When it comes to society, “among the Gen Y and the Gen Z, there is this remarkable embrace of the green agenda; they naturally want to do the right thing, and the news [about climate change] and movies being made about it is enough to scare anyone,” said Pomeroy.
“You’re going to see a far greater bottom-up approach where there is a call-to-arms to ensure that we are creating a cleaner, greener future. We need a cultural step change where everybody from a six-year-old child to a 70-year-old grandparent is aware of the need to reduce consumption, before we can really think about active systems to create a sustainable [real-estate] product.”
At the start of his presentation, Pomeroy highlighted the state of Alaskan glaciers, which have receded significantly over more than two decades, as the stuff of nightmares for him.

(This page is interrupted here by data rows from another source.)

==> src/rtl/blockram_read_arbiter.sv <==
// ---------------------------------------------------------------------------
// blockram_read_arbiter
// Shares the single read port of a block RAM among NUM_REQUESTER clients with
// round-robin arbitration. A grant in cycle T drives the RAM read in T. The
// RAM returns data in T+1, and the response is registered out in T+2 to the
// granted requester. Writes pass straight through to the RAM write port.
//
// Optional feature (macro BLOCKRAM_READ_ARBITER_WRITE_FORWARD_EN):
//   A write in cycle T that targets the granted read address has its masked
//   bytes merged into that read's response, so the reader sees the new data
//   instead of the RAM's read-first old data. When the macro is undefined the
//   RAM data is returned unmodified.
//
// Ports
//   clk_in, reset_in             clock, synchronous active-high reset
//   request_valid_in/addr_in     per-requester read request, flattened addrs
//   request_ready_out            one-hot grant (combinational)
//   response_valid_out           one-hot response strobe (registered)
//   response_data_out            response data, held between strobes
//   response_entry_valid_out     RAM valid bit accompanying the response
//   write_*_in                   writer port
//   ram_read_*                   RAM read port (1-cycle latency, read-first)
//   ram_write_*_out              combinational copy of write_*_in
// ---------------------------------------------------------------------------
`ifndef BYTE_LEN_IN_BITS
`define BYTE_LEN_IN_BITS 8
`endif

module blockram_read_arbiter #(
   parameter int unsigned SINGLE_ENTRY_WIDTH_IN_BITS = 64,
   parameter int unsigned NUM_SET                    = 64,
   parameter int unsigned SET_PTR_WIDTH_IN_BITS      = $clog2(NUM_SET),
   parameter int unsigned WRITE_MASK_LEN             = SINGLE_ENTRY_WIDTH_IN_BITS / `BYTE_LEN_IN_BITS,
   parameter int unsigned NUM_REQUESTER              = 4
) (
   input  logic                                             clk_in,
   input  logic                                             reset_in,

   input  logic [NUM_REQUESTER-1:0]                         request_valid_in,
   input  logic [NUM_REQUESTER*SET_PTR_WIDTH_IN_BITS-1:0]   request_addr_in,
   output logic [NUM_REQUESTER-1:0]                         request_ready_out,

   output logic [NUM_REQUESTER-1:0]                         response_valid_out,
   output logic [SINGLE_ENTRY_WIDTH_IN_BITS-1:0]            response_data_out,
   output logic                                             response_entry_valid_out,

   input  logic                                             write_en_in,
   input  logic [WRITE_MASK_LEN-1:0]                        write_mask_in,
   input  logic [SET_PTR_WIDTH_IN_BITS-1:0]                 write_addr_in,
   input  logic [SINGLE_ENTRY_WIDTH_IN_BITS-1:0]            write_data_in,

   output logic                                             ram_read_en_out,
   output logic [SET_PTR_WIDTH_IN_BITS-1:0]                 ram_read_addr_out,
   input  logic [SINGLE_ENTRY_WIDTH_IN_BITS-1:0]            ram_read_data_in,
   input  logic                                             ram_read_valid_in,

   output logic                                             ram_write_en_out,
   output logic [WRITE_MASK_LEN-1:0]                        ram_write_mask_out,
   output logic [SET_PTR_WIDTH_IN_BITS-1:0]                 ram_write_addr_out,
   output logic [SINGLE_ENTRY_WIDTH_IN_BITS-1:0]            ram_write_data_out
);

   localparam int unsigned BYTE_W = `BYTE_LEN_IN_BITS;
   localparam int unsigned AW     = SET_PTR_WIDTH_IN_BITS;
   localparam int unsigned DW     = SINGLE_ENTRY_WIDTH_IN_BITS;
   localparam int unsigned MW     = WRITE_MASK_LEN;
   localparam int unsigned NR     = NUM_REQUESTER;
   localparam int unsigned PTR_W  = (NR > 1) ? $clog2(NR) : 1;

   // ------------------------------------------------------------------------
   // Arbitration state
   // ------------------------------------------------------------------------
   logic [PTR_W-1:0] rr_ptr;
   logic [PTR_W-1:0] grant_idx;
   logic [PTR_W-1:0] next_ptr;
   logic [PTR_W:0]   cand;
   logic [NR-1:0]    grant;
   logic             accept;

   // ------------------------------------------------------------------------
   // Pipeline state
   // ------------------------------------------------------------------------
   logic [NR-1:0]    s1_grant;
   logic [DW-1:0]    merged_data;
   logic             merged_valid;

   // Round-robin search: first valid requester at or after rr_ptr, with wrap.
   // Reset gates the grant so nothing is accepted during reset cycles.
   always_comb begin
      grant     = '0;
      grant_idx = '0;
      accept    = 1'b0;
      cand      = '0;
      if (!reset_in) begin
         for (int unsigned k = 0; k < NR; k++) begin
            cand = {1'b0, rr_ptr} + (PTR_W+1)'(k);
            if (cand >= (PTR_W+1)'(NR)) begin
               cand = cand - (PTR_W+1)'(NR);
            end
            if (!accept && request_valid_in[cand[PTR_W-1:0]]) begin
               accept    = 1'b1;
               grant_idx = cand[PTR_W-1:0];
            end
         end
         if (accept) begin
            grant[grant_idx] = 1'b1;
         end
      end
   end

   // Pointer moves one past the winner so the winner becomes lowest priority.
   always_comb begin
      next_ptr = '0;
      if (grant_idx != PTR_W'(NR - 1)) begin
         next_ptr = grant_idx + PTR_W'(1);
      end
   end

   // Read address mux: slice of the granted requester.
   always_comb begin
      ram_read_addr_out = '0;
      for (int unsigned i = 0; i < NR; i++) begin
         if (grant[i]) begin
            ram_read_addr_out = request_addr_in[i*AW +: AW];
         end
      end
   end

   assign request_ready_out = grant;
   assign ram_read_en_out   = (|request_valid_in) & ~reset_in;

   // Writes are independent of reads and go straight to the RAM.
   assign ram_write_en_out   = write_en_in;
   assign ram_write_mask_out = write_mask_in;
   assign ram_write_addr_out = write_addr_in;
   assign ram_write_data_out = write_data_in;

`ifdef BLOCKRAM_READ_ARBITER_WRITE_FORWARD_EN
   // ------------------------------------------------------------------------
   // Same-cycle write forwarding
   // ------------------------------------------------------------------------
   logic [MW-1:0] fwd_mask;
   logic [MW-1:0] s1_fwd_mask;
   logic [DW-1:0] s1_fwd_data;

   // A write colliding with the accepted read must be visible to that reader.
   always_comb begin
      fwd_mask = '0;
      if (accept && write_en_in && (write_addr_in == ram_read_addr_out)) begin
         fwd_mask = write_mask_in;
      end
   end

   // Capture the colliding write alongside stage 1.
   always_ff @(posedge clk_in) begin
      if (reset_in) begin
         s1_fwd_mask <= '0;
         s1_fwd_data <= '0;
      end else begin
         s1_fwd_mask <= fwd_mask;
         s1_fwd_data <= write_data_in;
      end
   end

   // Overlay forwarded byte lanes onto the RAM's old data.
   always_comb begin
      merged_data = ram_read_data_in;
      for (int unsigned b = 0; b < MW; b++) begin
         if (s1_fwd_mask[b]) begin
            merged_data[b*BYTE_W +: BYTE_W] = s1_fwd_data[b*BYTE_W +: BYTE_W];
         end
      end
      merged_valid = ram_read_valid_in | (|s1_fwd_mask);
   end
`else
   // Without forwarding the reader sees read-first RAM data as is.
   always_comb begin
      merged_data  = ram_read_data_in;
      merged_valid = ram_read_valid_in;
   end
`endif

   // Pointer, stage 1 (RAM data cycle) and stage 2 (response cycle).
   // Reset drops anything in flight; data is held between strobes.
   always_ff @(posedge clk_in) begin
      if (reset_in) begin
         rr_ptr                   <= '0;
         s1_grant                 <= '0;
         response_valid_out       <= '0;
         response_data_out        <= '0;
         response_entry_valid_out <= 1'b0;
      end else begin
         if (accept) begin
            rr_ptr <= next_ptr;
         end
         s1_grant           <= grant;
         response_valid_out <= s1_grant;
         if (|s1_grant) begin
            response_data_out        <= merged_data;
            response_entry_valid_out <= merged_valid;
         end
      end
   end

endmodule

“We are all too aware of the cataclysmic effect of climate change. I find it frankly terrifying as I have two young children, aged nine and six, and I’m particularly upset by this,” he said.
During their discussion, Kenderes asked Pomeroy if stakeholders in the built-environment industry, particularly that of Southeast Asia, really understood their responsibility and what it means to be doing their part in achieving the net zero goal.
He pointed to some compelling statistics that Pomeroy had mentioned earlier, that 40 percent of carbon emissions around the world come from the built environment, of which 80 percent come from the cities that collectively take up just one percent of the global surface area.
By 2050, in less than 30 years, or about a generation, 75 percent of the world’s population would be living in city centres.
Pomeroy said that the players in the built-environment industry could fall within two camps, using Robert Oppenheimer, the physicist dubbed the “father of the atomic bomb”, as an example of someone who pursued technical excellence while setting aside the potential pitfalls of his invention.
“Some of us have those Oppenheimer moments, those Pandora’s Box moments, where we go and do something but don’t necessarily think about the consequences of our actions. Or we wax lyrical about zero-carbon development but never really get in the game, never really complete [anything].”
He also noted that in the past 10 to 15 years, some members of the industry had been “scrambling in the dark” as to how to be able to reduce carbon emissions. They would aim to achieve green ratings and certifications by simply adding some newfangled technologies to what was actually a “business-as-usual” real-estate product.
Therefore, he advocates a fresh mindset of really going back to basics, to create more zero-carbon developments and to actually start taking measures to reduce consumption and offset emissions, first through passive approaches and then through active ones.
“There is a huge opportunity to look at existing building stock to drive down carbon emissions, versus simply thinking about building new, clean-green buildings and aiming for unrealistic targets,” he said, adding his opinion that a net zero world “doesn’t go far enough”.
“We do need to look more to a carbon-negative future” where developments, which may not require exorbitant construction costs, actually generate more energy than they consume. And green development, he pointed out, could meet the commercial agenda as well, as they can increase resale value, raise rental and occupancy rates, and come with lower operating costs.
To Pomeroy, the most important thing now was for all stakeholders in the industry to establish the right mindset, to “get into the game and take a swing of the bat” in pursuit of a cleaner, greener future.
“I’m not saying we get it right all the time. We just have to do the right thing, we have to try, and I think that what we want is to use our R&D expertise and our collaborations with academia, and start to push that commercial agenda. If we can lead by example, actually getting carbon-negative buildings and districts built, then we are in a happier place and can sleep well at night.”